→ WORK REQUIRED:
The listing below contains a span that opens with the line containing "### src/inc/lie_pkg.sv" and closes with the line containing "endpackage : lie_pkg". Return that span exactly.

→ ENTRIES PROVIDED:
********************
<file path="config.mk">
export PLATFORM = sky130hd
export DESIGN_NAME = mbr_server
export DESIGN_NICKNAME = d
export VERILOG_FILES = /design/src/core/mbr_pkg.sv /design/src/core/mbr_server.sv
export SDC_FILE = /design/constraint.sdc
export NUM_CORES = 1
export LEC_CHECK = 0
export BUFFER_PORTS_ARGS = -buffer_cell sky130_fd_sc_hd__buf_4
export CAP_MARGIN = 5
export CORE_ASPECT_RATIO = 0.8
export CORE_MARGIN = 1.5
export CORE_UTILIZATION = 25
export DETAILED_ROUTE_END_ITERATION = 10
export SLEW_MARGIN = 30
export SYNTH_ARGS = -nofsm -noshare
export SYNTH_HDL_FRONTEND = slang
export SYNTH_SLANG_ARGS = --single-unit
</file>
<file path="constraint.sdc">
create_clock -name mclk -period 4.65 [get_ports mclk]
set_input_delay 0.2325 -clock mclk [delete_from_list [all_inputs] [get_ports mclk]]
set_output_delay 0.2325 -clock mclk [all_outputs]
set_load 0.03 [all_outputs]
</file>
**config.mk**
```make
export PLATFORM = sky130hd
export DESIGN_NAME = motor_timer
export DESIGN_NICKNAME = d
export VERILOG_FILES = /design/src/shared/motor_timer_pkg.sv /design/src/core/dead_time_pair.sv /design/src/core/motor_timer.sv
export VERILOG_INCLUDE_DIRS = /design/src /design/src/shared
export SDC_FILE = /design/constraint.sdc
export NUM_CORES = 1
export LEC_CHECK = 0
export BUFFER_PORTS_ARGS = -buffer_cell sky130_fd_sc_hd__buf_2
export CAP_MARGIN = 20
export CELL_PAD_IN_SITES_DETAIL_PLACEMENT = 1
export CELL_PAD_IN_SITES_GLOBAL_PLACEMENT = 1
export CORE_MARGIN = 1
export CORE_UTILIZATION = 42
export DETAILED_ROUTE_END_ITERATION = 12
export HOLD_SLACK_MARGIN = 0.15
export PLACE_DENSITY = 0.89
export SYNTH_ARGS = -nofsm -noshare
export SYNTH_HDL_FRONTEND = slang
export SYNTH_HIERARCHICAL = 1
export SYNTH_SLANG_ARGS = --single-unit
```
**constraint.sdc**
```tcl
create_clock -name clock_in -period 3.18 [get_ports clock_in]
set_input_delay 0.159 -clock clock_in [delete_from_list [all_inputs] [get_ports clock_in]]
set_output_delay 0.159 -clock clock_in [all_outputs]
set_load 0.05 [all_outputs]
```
********************
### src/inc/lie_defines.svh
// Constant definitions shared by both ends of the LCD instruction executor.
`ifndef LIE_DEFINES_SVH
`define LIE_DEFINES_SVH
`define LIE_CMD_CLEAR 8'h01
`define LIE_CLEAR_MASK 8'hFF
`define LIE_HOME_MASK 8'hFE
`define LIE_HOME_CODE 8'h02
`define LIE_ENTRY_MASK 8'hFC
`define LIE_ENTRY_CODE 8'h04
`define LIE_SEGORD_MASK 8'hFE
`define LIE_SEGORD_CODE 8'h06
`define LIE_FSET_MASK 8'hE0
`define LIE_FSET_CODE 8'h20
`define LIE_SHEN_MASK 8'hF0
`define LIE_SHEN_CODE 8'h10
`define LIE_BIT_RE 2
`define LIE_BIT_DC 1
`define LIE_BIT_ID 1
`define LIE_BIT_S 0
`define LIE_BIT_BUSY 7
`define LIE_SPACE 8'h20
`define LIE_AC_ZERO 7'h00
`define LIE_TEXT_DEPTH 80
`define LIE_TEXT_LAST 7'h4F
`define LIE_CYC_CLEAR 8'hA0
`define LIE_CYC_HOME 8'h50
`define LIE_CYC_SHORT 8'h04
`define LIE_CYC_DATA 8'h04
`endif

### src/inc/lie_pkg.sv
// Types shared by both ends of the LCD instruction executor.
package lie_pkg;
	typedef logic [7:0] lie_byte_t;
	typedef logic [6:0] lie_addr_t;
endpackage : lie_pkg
********************
→ WRITTEN ANSWER:
### src/inc/lie_pkg.sv
// Types shared by both ends of the LCD instruction executor.
package lie_pkg;
	typedef logic [7:0] lie_byte_t;
	typedef logic [6:0] lie_addr_t;
endpackage : lie_pkg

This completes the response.